What is needed
How do the records below read from their first line through the line containing "RUN or DONE."? Write those lines out exactly.

Data extract
===== config.mk =====
export PLATFORM = sky130hd
export DESIGN_NAME = cla_seq_add_ctrl
export DESIGN_NICKNAME = d
export VERILOG_FILES = /design/src/rtl/cla_seq_add_ctrl.sv
export SDC_FILE = /design/constraint.sdc
export NUM_CORES = 1
export LEC_CHECK = 0
export BUFFER_PORTS_ARGS = -buffer_cell sky130_fd_sc_hd__clkbuf_2
export CAP_MARGIN = 20
export CORE_AREA = 2 2 72 74
export DETAILED_ROUTE_END_ITERATION = 8
export DIE_AREA = 0 0 74 76
export GPL_TIMING_DRIVEN = 0
export PLACE_DENSITY_LB_ADDON = 0.2
export SYNTH_ARGS = -nofsm -noshare
export SYNTH_HDL_FRONTEND = slang
export SYNTH_SLANG_ARGS = --single-unit

===== constraint.sdc =====
create_clock -name clk -period 3.3 [get_ports clk]
set_clock_uncertainty 0.05 [all_clocks]
set_input_delay 0.33 -clock clk [delete_from_list [all_inputs] [get_ports clk]]
set_output_delay 0.33 -clock clk [all_outputs]
set_load 0.1 [all_outputs]

===== src/rtl/cla_seq_add_ctrl.sv =====
// cla_seq_add_ctrl: runs one 4-bit carry-lookahead slice over WIDTH-bit operands, one nibble per clock, LSB first.
// Ports: clk, rst_n (async active-low); in_valid/in_ready + a, b, cin accept an operand pair in IDLE;
// out_valid/out_ready present the registered sum, cout (and ovf) in DONE; busy is high in RUN or DONE.
// Optional: define CLA_SEQ_OVF_EN to add the registered signed-overflow output ovf.
module cla_seq_add_ctrl #(
  parameter int WIDTH = 16
) (
  input  logic             clk,
  input  logic             rst_n,
  input  logic             in_valid,
  output logic             in_ready,
  input  logic [WIDTH-1:0] a,
  input  logic [WIDTH-1:0] b,
  input  logic             cin,
  output logic             out_valid,
  input  logic             out_ready,
  output logic [WIDTH-1:0] sum,
  output logic             cout,
  output logic             busy
`ifdef CLA_SEQ_OVF_EN
  ,
  output logic             ovf
`endif
);
  localparam int N  = WIDTH / 4;
  localparam int CW = (N > 1) ? $clog2(N) : 1;
  typedef enum logic [1:0] {IDLE, RUN, DONE} state_t;
  state_t state_q, state_d;
  logic [N-1:0][3:0] a_q, a_d, b_q, b_d, sum_q, sum_d;
  logic carry_q, carry_d, cout_q, cout_d;
  logic [CW-1:0] cnt_q, cnt_d;
  logic [3:0] sl_a, sl_b, sl_s, g, p;
  logic [4:0] c;
  logic last;
`ifdef CLA_SEQ_OVF_EN
  logic ovf_q, ovf_d;
`endif
  // 4-bit carry-lookahead slice: all nibble carries from generate/propagate in one level
  always_comb begin
    sl_a = a_q[cnt_q];
    sl_b = b_q[cnt_q];
    g    = sl_a & sl_b;
    p    = sl_a ^ sl_b;
    c[0] = carry_q;
    c[1] = g[0] | (p[0] & c[0]);
    c[2] = g[1] | (p[1] & g[0]) | (p[1] & p[0] & c[0]);
    c[3] = g[2] | (p[2] & g[1]) | (p[2] & p[1] & g[0]) | (p[2] & p[1] & p[0] & c[0]);
    c[4] = g[3] | (p[3] & g[2]) | (p[3] & p[2] & g[1]) | (p[3] & p[2] & p[1] & g[0])
         | (p[3] & p[2] & p[1] & p[0] & c[0]);
    sl_s = p ^ c[3:0];
  end
  assign last = cnt_q == CW'(N - 1);
  always_comb begin
    state_d = state_q;
    a_d     = a_q;
    b_d     = b_q;
    sum_d   = sum_q;
    carry_d = carry_q;
    cout_d  = cout_q;
    cnt_d   = cnt_q;
`ifdef CLA_SEQ_OVF_EN
    ovf_d   = ovf_q;
`endif
    case (state_q)
      IDLE: if (in_valid) begin
        state_d = RUN;
        a_d     = a;
        b_d     = b;
        carry_d = cin;
        cnt_d   = '0;
        sum_d   = '0;
      end
      RUN: begin
        sum_d[cnt_q] = sl_s;
        carry_d      = c[4];
        // counter holds on the final nibble so it never wraps
        cnt_d        = last ? cnt_q : cnt_q + 1'b1;
        if (last) begin
          state_d = DONE;
          cout_d  = c[4];
`ifdef CLA_SEQ_OVF_EN
          // carry into MSB xor carry out of MSB
          ovf_d   = a_q[N-1][3] ^ b_q[N-1][3] ^ sl_s[3] ^ c[4];
`endif
        end
      end
      DONE: state_d = out_ready ? IDLE : DONE;
      default: state_d = IDLE;
    endcase
  end
  always_ff @(posedge clk or negedge rst_n) begin
    if (!rst_n) begin
      state_q <= IDLE;
      a_q     <= '0;
      b_q     <= '0;
      sum_q   <= '0;
      carry_q <= 1'b0;
      cout_q  <= 1'b0;
      cnt_q   <= '0;
`ifdef CLA_SEQ_OVF_EN
      ovf_q   <= 1'b0;
`endif
    end else begin
      state_q <= state_d;
      a_q     <= a_d;
      b_q     <= b_d;
      sum_q   <= sum_d;
      carry_q <= carry_d;
      cout_q  <= cout_d;
      cnt_q   <= cnt_d;
`ifdef CLA_SEQ_OVF_EN
      ovf_q   <= ovf_d;
`endif
    end
  end
  assign in_ready  = state_q == IDLE;
  assign out_valid = state_q == DONE;
  assign busy      = state_q != IDLE;
  assign sum       = sum_q;
  assign cout      = cout_q;
`ifdef CLA_SEQ_OVF_EN
  assign ovf       = ovf_q;
`endif
endmodule


# --- Word-level counts from Yosys, hierarchy flattened ---
# Cells that the tools add are included.
word_totals:
  regBits: 54
  inputBits: 37
  out_inout_bits: 20
  wordCells: 81
classes:
  n_addsub: 1
  n_lt_le_gt_ge: 2
  eq_ne: 6
  mux: 18
  n_bitwise: 29
  reduce_logical: 9
ops:
  columns: ["cell", "count"]
  rows:
  - ["one-hot mux 16 bit (2 select lines)", 1]
  - ["AND 1 bit", 16]
  - ["binary-select mux 4 bit (select 2 bit)", 2]
  - ["bitwise mux 16 bit", 1]
  - ["2-to-1 mux 16 bit", 1]
  - ["2-to-1 mux 4 bit", 3]
  - ["2-to-1 mux 2 bit", 5]
  - ["OR 1 bit", 10]
  - ["demux 4 bit (select 2 bit)", 1]
  - ["AND reduction 2 bit", 4]
  - ["bitwise XOR 4 bit", 2]
  - ["!= test 2 bit, second input constant", 3]
  - ["one-hot mux 2 bit (3 select lines)", 1]
  - ["AND 4 bit", 1]
  - ["equality test 2 bit, second input constant", 2]
  - ["one-hot mux 2 bit (2 select lines)", 1]
  - ["nonzero test 2 bit", 2]
  - ["< comparator 2 x 3 -> 1 bit, second input constant", 1]
  - ["AND reduction 3 bit", 1]
  - ["adder 2 x 1 -> 2 bit, second input constant", 1]
  - ["equality test 2 x 1 -> 1 bit, second input constant", 1]
  - [">= comparator 2 x 1 -> 1 bit, second input constant", 1]
  - ["logical NOT 2 bit", 1]
  - ["one-hot mux 1 bit (2 select lines)", 1]
  - ["other kinds (2)", 2]

# --- Depth between registers and ports, before layout ---
# Gate-level depths: netlist (run 1).
depth:
  word_depth: 10
  mapped_depth: 7
  ltp_nobuf: 6

# --- Worst setup path before layout (run 1) ---
# No wires, ideal clock.
synth_path:
  kind: "reg2reg"
  startpoint: "register cnt_q[0]"
  endpoint: "register sum_q (netlist bit sum[15])"
  setup_ps: 78
  t_arrival_ps: 2168
  t_required_ps: 3172
  setup_slack_ps: 1004
  stages_incl_launch_ff: 8
  path_buffers: 1
  cell_sequence: "dfrtp_1 > buf_2 > mux4_2 > ha_1 > a21oi_1 > o22ai_1 > a31o_2 > o2bb2ai_1"
synth_between:
  elab_chain_len: 10
  elab_cells_between_ends: 22
  cone_classes: "2 x order compare; 8 x mux; 11 x bitwise; 1 x reduce/logical"
synth_lines:
  columns: ["element", "line", "rtl"]
  rows:
  - ["from (decl)", "31", "logic [CW-1:0] cnt_q, cnt_d;"]
  - ["from (signal assigned)", "110", "cnt_q <= cnt_d;"]
  - ["binary-select mux 4 bit (select 2 bit) (on tied branches)", "40, 41", null]
  - ["2-to-1 mux 4 bit (on tied branches)", "40, 41", null]
  - ["bitwise XOR 4 bit / AND 4 bit (equally long branches)", "43, 42", null]
  - ["AND 1 bit", "47", "c[3] = g[2] | (p[2] & g[1]) | (p[2] & p[1] & g[0]) | (p[2] & p[1] & p[0] & c[0]);"]
  - ["OR 1 bit / AND 1 bit (equally long branches) (2 in a row)", "47", null]
  - ["OR 1 bit", "47", null]
  - ["bitwise XOR 4 bit", "50", "sl_s = p ^ c[3:0];"]
  - ["bitwise mux 16 bit (*)", "74", "sum_d[cnt_q] = sl_s;"]
  - ["one-hot mux 16 bit (2 select lines) (*)", "64", "case (state_q)"]
  - ["to (signal assigned)", "107", "sum_q <= sum_d;"]
  - ["to (decl)", "29", "logic [N-1:0][3:0] a_q, a_d, b_q, b_d, sum_q, sum_d;"]
# Mark *: on every way between the ends. The rest lies on a longest branch, timed or not. The select of a mux whose other input is x is not followed.
# A chain may end at the register's enable or synchronous reset.

# --- Worst setup path in the final report (run 1) ---
layout_path:
  startpoint: "register cnt_q[0]"
  endpoint: "register sum_q (netlist bit sum[10])"
layout_between:
  elab_chain_len: 9
  elab_cells_between_ends: 19
  cone_classes: "2 x order compare; 8 x mux; 8 x bitwise; 1 x reduce/logical"
layout_lines:
  columns: ["element", "line", "rtl"]
  rows:
  - ["binary-select mux 4 bit (select 2 bit) (on tied branches)", "40, 41", null]
  - ["2-to-1 mux 4 bit (on tied branches)", "40, 41", null]
  - ["bitwise XOR 4 bit / AND 4 bit (equally long branches)", "43, 42", null]
  - ["AND 1 bit", "46", "c[2] = g[1] | (p[1] & g[0]) | (p[1] & p[0] & c[0]);"]
  - ["OR 1 bit / AND 1 bit (equally long branches)", "46", null]
  - ["OR 1 bit", "46", null]
  - ["bitwise XOR 4 bit", "50", null]
  - ["bitwise mux 16 bit (*)", "74", null]
  - ["one-hot mux 16 bit (2 select lines) (*)", "64", null]
# Marked as above.

==> results.txt, run 1 <==
The worst slew margin relative to its limit is 61.8%. The number of antenna violations at the first check in global routing came to 0. Setup repair after global routing left no endpoint under its margin.

The number of nets in the final layout is 288. The row count came out at 26. The total overflow left after global routing is 0. The total iterations of the first detailed-routing run is 4. Timing would allow up to 372 MHz.

The setup TNS came out at 0 ns. The per-instance average area after synthesis is 14.2 um2. The initial utilization of the core area, before any placement, comes to 50.8%.

Synthesis handed over a netlist of 176 instances. The flop-to-flop setup slack is 0.61 ns. The met1 layer wirelength in the final routing came out at 2110 um. The clock buffer count from CTS is 5. The placed instance count is 303.

The final period utilization came out at 81.4%. The number of H-tree branching levels is 2. The final-report setup violation count came out at 0.

The number of buffers and inverters on the critical path came out at 1. The number of synthesized register bits came out at 54. The critical path in this run is classified as reg2reg. Clock-pin slew was measured on the worst setup and hold paths at 0.09 ns. The maximum fanout along the worst path came out at 10.

The slowest stage of the critical path is the sky130_fd_sc_hd__mux4_2 cell. Ranked by total cell area, the synthesized netlist is headed by sky130_fd_sc_hd__dfrtp_1 (54%), sky130_fd_sc_hd__mux2_2 (14%), sky130_fd_sc_hd__mux4_2 (7.2%), sky130_fd_sc_hd__ha_1 (4.5%), sky130_fd_sc_hd__a22o_1 (3.2%). The via count of the first global-routing pass came to 1695. The CTS tree is yes. The number of maximum-capacitance constraint violations came out at 0. The top-level I/O count came out at 57. The worst setup path is launched from a register. The dominant delay contributor by cell family on the critical path is multiplexers. The worst hold path belongs to the class in2reg.

In the routed design, unresolved DRC markers number 0. The final route contains 1633 vias. The final hold violation count came out at 0. The final cell count without fillers came out at 310. The post-route minimum period is 2.69 ns. The total routing usage reported by global routing is 18.4%. Summed over all nets, wire length on met2 after detailed routing comes to 2340 um. The placeable core area is 0.00491 mm2. The half-perimeter wire length after detailed placement came out at 3540 um. The data required time of the worst path came out at 3.49 ns.

The routed design has 4720 um of wire. The actual slew at the worst max-slew pin is 0.573 ns. The flow ran to the end, and the final reports show no timing, DRC or antenna violations.

Of all cell types, the one taking the most synthesized area is sky130_fd_sc_hd__dfrtp_1. The final-report max-slew violation count is 0. In this run, the number of DRC markers left after iteration 0 of detailed routing was 92. The area of the die is 0.00562 mm2. The growth of design area from synthesis to finish came out at 19.3%.

The register area share after synthesis is 54.2%. The via-per-instance ratio is 5.27. The worst setup path is captured at a register. The final weighted congestion in routability-driven placement is 0.764. The fraction of layout instances using a drive strength above 1 is 45.8%. The largest net degree at the start of global routing came out at 37. The horizontal die dimension came out at 74 um. The post-route worst hold slack came out at 0.149 ns. In this design, the stage delay of the slowest critical-path cell is 0.58 ns. Walking the worst path, the cells encountered are buf_2 -> mux4_2 -> ha_1 -> a21oi_1 -> xnor2_1 -> a22o_1. The Yosys step of the flow raised 0 warnings. The total met3 wirelength after detailed routing came out at 184 um. Dividing the detail-routed wire length by the instance count gives 15.2 um. In this run the deepest clock path goes through 2 buffers.

Clock tree synthesis selected as its root buffer the cell sky130_fd_sc_hd__clkbuf_8. The synthesized netlist occupies a cell area of 0.00249 mm2. The count of antenna-violating nets left after detailed routing came out at 0.

The top layer reached by signal wires is met4. The global-route wire length before repair came out at 8000 um. The number of antenna diodes in the final layout is 0. The arrival time at the worst endpoint is 2.88 ns. The number of nets in the synthesized netlist is 223. The number of sinks on the clock net is 54. The number of I/O port buffers is 56.

The count of different cell masters after synthesis came out at 31. The fraction of synthesized cell area taken by the top area cell type came out at 54.2%. The vertical extent of the die is 76 um. The clock latency at the later pin of the worst-skew pair is 0.30 ns.
==> path summary, 6_finish.rpt <==
path                       startpoint    endpoint  depth (start not counted)
setup / recovery             cnt_q[0]     sum[10]                          6
hold / removal              out_ready  state_q[1]                          2
setup reg to reg             cnt_q[0]     sum[10]                          6
hold reg to reg               b_q[10]     b_q[10]                          1
max in group asynchronous       rst_n      b_q[6]                          3
min in group asynchronous       rst_n      sum[1]                          2
==> cells in the mapped netlist <==
master	n
sky130_fd_sc_hd__and2_1	1
sky130_fd_sc_hd__inv_1	4
sky130_fd_sc_hd__or2_2	1
sky130_fd_sc_hd__fa_1	1
sky130_fd_sc_hd__and3_1	3
sky130_fd_sc_hd__o22ai_1	2
sky130_fd_sc_hd__o2bb2ai_1	8
sky130_fd_sc_hd__o31ai_1	1
sky130_fd_sc_hd__nor2b_1	1
sky130_fd_sc_hd__inv_2	1
sky130_fd_sc_hd__nor2_1	9
sky130_fd_sc_hd__a21oi_1	6
sky130_fd_sc_hd__a21o_1	3
sky130_fd_sc_hd__dfrtp_1	54
sky130_fd_sc_hd__a22o_1	9
sky130_fd_sc_hd__mux4_2	8
sky130_fd_sc_hd__buf_6	3
sky130_fd_sc_hd__a31o_2	1
sky130_fd_sc_hd__nor3b_4	1
sky130_fd_sc_hd__mux2_2	30
sky130_fd_sc_hd__nand4_1	1
sky130_fd_sc_hd__o21bai_1	1
sky130_fd_sc_hd__clkbuf_1	1
sky130_fd_sc_hd__nor3_1	1
sky130_fd_sc_hd__xnor2_1	2
sky130_fd_sc_hd__mux2_1	2
sky130_fd_sc_hd__nand2_1	3
sky130_fd_sc_hd__buf_2	2
sky130_fd_sc_hd__ha_1	9
sky130_fd_sc_hd__nand3_1	5
sky130_fd_sc_hd__o21ai_0	2
==> worst reg2reg max path, cell delays in order (launching register included) <==
cell and delay (ns):
sky130_fd_sc_hd__dfrtp_1 0.49, sky130_fd_sc_hd__buf_2 0.35, sky130_fd_sc_hd__mux4_2 0.58, sky130_fd_sc_hd__ha_1 0.41, sky130_fd_sc_hd__a21oi_1 0.11, sky130_fd_sc_hd__xnor2_1 0.42, sky130_fd_sc_hd__a22o_1 0.23
==> cell families (layout without fill, tap and decap cells) <==
kind of cell / Yosys count / after routing / synth area share, %
flip-flops: 54 / 54 / 54.2
multiplexers: 40 / 40 / 21.7
AO/OA/AOI/OAI: 33 / 33 / 9.94
AND/OR/NAND/NOR: 26 / 26 / 5.52
buffers and inverters: 11 / 75 / 2.66
adder cells (fa/ha/maj): 10 / 10 / 5.32
XOR/XNOR: 2 / 2 / 0.703
==> sequential cells by signal, summed over array words and instances (netlist names) <==
register / flops
b_q: 16
cnt_q: 2
a_q: 16
carry_q: 1
state_q: 2
cout: 1
sum: 16
==> per-layer routing <==
layer / vias up / global-route usage (%)
li1: 787 / -
met1: 798 / 24.6
met4: 0 / 6.91
met3: 8 / 3.31
met2: 40 / 29.7
met5: - / 0
==> per-stage QoR <==
step | util [%] | area, um2 | setup slack, ns
2_1_floorplan | - | 2490 | 1.00
3_3_place_gp | 58.3 | 2860 | 0.606
3_5_place_dp | 58.7 | 2880 | 0.582
4_1_cts | 60.5 | 2970 | 0.555
5_1_grt | 60.5 | 2970 | 0.452
6_report | 60.5 | 2970 | 0.615
==> cell type report <==
type | instances | area [um2]
clock buffers | 6 | 82.6
plain buffers | 6 | 47.5
flip-flops and latches | 54 | 1350
repair buffers | 58 | 310
inverters | 5 | 18.8
well taps | 70 | 87.6
multi-input cells | 111 | 1080
fillers | 389 | 1940
==> what timing repair did <==
item / in CTS / in global routing
gates resized for setup: 0 / 0
setup buffers: 0 / 0
endpoints found under the hold margin: 18 / 0
hold buffers: 1 / 0
==> cells in the final DEF, fill, tap and decap left out, types with 6 or more instances in the layout <==
cell type and instances:
sky130_fd_sc_hd__mux4_2 8, sky130_fd_sc_hd__dfrtp_1 54, sky130_fd_sc_hd__clkbuf_2 56, sky130_fd_sc_hd__a21oi_1 6, sky130_fd_sc_hd__o2bb2ai_1 8, sky130_fd_sc_hd__ha_1 9, sky130_fd_sc_hd__nor2_1 9, sky130_fd_sc_hd__clkbuf_8 6
sky130_fd_sc_hd__a22o_1 9, sky130_fd_sc_hd__mux2_2 30
Power of run 1 is left out: the tool's default activity adds up to more than one toggle a clock period on the data nets, which glitch-free logic cannot reach.
==> inputs of run 2 (changes only) <==
Clock period 3.3 ns to 2.5 ns, I/O delays scaled along.
==> results.txt, run 2 (same netlist as run 1, synthesis figures left out) <==
The area of the die is 0.00562 mm2. The total met3 wirelength after detailed routing is 219 um. The worst slew margin relative to its limit came out at 62.3%. At the placement stage, the worst setup path has a slack of -0.218 ns. The final-report setup violation count is 0.

Clock tree synthesis selected as its root buffer the cell sky130_fd_sc_hd__clkbuf_8. The detailed-routed wire length on met2 came out at 2380 um. The number of inserted diodes is 0. The placeable core area is 0.00491 mm2. The clock latency at the later pin of the worst-skew pair came out at 0.30 ns. The total overflow reported by the global router is 0. The top layer reached by signal wires is met4. Timing would allow up to 411 MHz.

In this run the deepest clock path goes through 2 buffers. TritonCTS built the clock tree. For the worst setup path, the data arrival time is 2.58 ns. The via count of the first global-routing pass is 1710. Dividing the detail-routed wire length by the instance count gives 15.2 um. After floorplanning, the core was divided into 26 placement rows. The setup TNS came out at 0 ns. Detailed routing inserted a total of 1642 vias. The via-per-instance ratio came out at 5.26. At the worst endpoint, the required time is 2.65 ns. Once the floorplan was initialized, standard cells occupied 50.8% of the core. The met1 layer wirelength in the final routing came out at 2090 um. The number of design-rule violations left by the first detailed-router iteration came out at 88. The largest net degree at the start of global routing came out at 37. The number of I/O port buffers came out at 56.

The global-route wire length before repair is 8070 um. The worst setup path is launched from a register. The maximum fanout along the worst path is 5.

Detailed placement finished with a half-perimeter wire length of 3540 um. The path class of the lowest-slack min-delay path is in2reg. The horizontal die dimension is 74 um. The final-report max-slew violation count came out at 0. In the layout the commonest cells are sky130_fd_sc_hd__clkbuf_2 (56), sky130_fd_sc_hd__dfrtp_1 (53), sky130_fd_sc_hd__mux2_2 (30). The fraction of layout instances using a drive strength above 1 is 47.9%.

STA classifies the critical path endpoint as a register. The final period utilization came out at 97.3%. Before antenna repair, the detailed router went through 4 iterations. The library cell used most frequently in the layout, excluding fill and tap cells, is sky130_fd_sc_hd__clkbuf_2. Global routing used 18.7% of the available tracks. The growth of design area from synthesis to finish is 20.6%. The number of antenna violations at the first check in global routing came to 0. For the pin with the worst max-slew slack, the measured transition is 0.565 ns. The number of maximum-capacitance constraint violations is 0.

The post-route DRC violation count came out at 0. The run finished with clean final reports. The top-level I/O count is 57. The vertical extent of the die came out at 76 um.

Cells fill 61.2% of the core in the end. The number of sinks on the clock net is 54. Counting the buffers created by CTS gives 5. The worst-case setup margin in the final layout came out at 0.0683 ns. For the finished layout, the period the worst path requires is 2.43 ns. The final weighted congestion in routability-driven placement is 0.764. The count of antenna-violating nets left after detailed routing is 0.

The number of nets in the final layout came out at 290. The number of H-tree branching levels came out at 2. The final hold violation count came out at 0. The clock edge transition at the registers on the reported setup and hold paths came out at 0.09 ns. The critical path is of the reg2reg type. The routed wire length came out at 4750 um.
[run 2: repair_timing]
action                     CTS  global route
hold endpoints to repair    18             0
hold buffers                 1             0
resized for setup            4             3
setup endpoints to repair   14            12
setup buffers                0             2
[run 2: critical path, stage by stage (launching register included)]
cell                      delay [ns]
sky130_fd_sc_hd__dfrtp_2        0.44
sky130_fd_sc_hd__buf_4          0.13
sky130_fd_sc_hd__mux4_2         0.54
sky130_fd_sc_hd__ha_1           0.33
sky130_fd_sc_hd__a21o_1         0.18
sky130_fd_sc_hd__a21oi_1        0.22
sky130_fd_sc_hd__xnor2_2        0.17
sky130_fd_sc_hd__a22o_1         0.26
[run 2: layout make-up]
class	count	area, um2
Inverter	5	18.8
Sequential cell	54	1350
Clock buffer	6	82.6
Buffer	6	55.1
Timing Repair Buffer	60	325
Tap cell	70	87.6
Multi-Input combinational cell	111	1090
Fill cell	384	1900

Exercise solution
===== config.mk =====
export PLATFORM = sky130hd
export DESIGN_NAME = cla_seq_add_ctrl
export DESIGN_NICKNAME = d
export VERILOG_FILES = /design/src/rtl/cla_seq_add_ctrl.sv
export SDC_FILE = /design/constraint.sdc
export NUM_CORES = 1
export LEC_CHECK = 0
export BUFFER_PORTS_ARGS = -buffer_cell sky130_fd_sc_hd__clkbuf_2
export CAP_MARGIN = 20
export CORE_AREA = 2 2 72 74
export DETAILED_ROUTE_END_ITERATION = 8
export DIE_AREA = 0 0 74 76
export GPL_TIMING_DRIVEN = 0
export PLACE_DENSITY_LB_ADDON = 0.2
export SYNTH_ARGS = -nofsm -noshare
export SYNTH_HDL_FRONTEND = slang
export SYNTH_SLANG_ARGS = --single-unit

===== constraint.sdc =====
create_clock -name clk -period 3.3 [get_ports clk]
set_clock_uncertainty 0.05 [all_clocks]
set_input_delay 0.33 -clock clk [delete_from_list [all_inputs] [get_ports clk]]
set_output_delay 0.33 -clock clk [all_outputs]
set_load 0.1 [all_outputs]

===== src/rtl/cla_seq_add_ctrl.sv =====
// cla_seq_add_ctrl: runs one 4-bit carry-lookahead slice over WIDTH-bit operands, one nibble per clock, LSB first.
// Ports: clk, rst_n (async active-low); in_valid/in_ready + a, b, cin accept an operand pair in IDLE;
// out_valid/out_ready present the registered sum, cout (and ovf) in DONE; busy is high in RUN or DONE.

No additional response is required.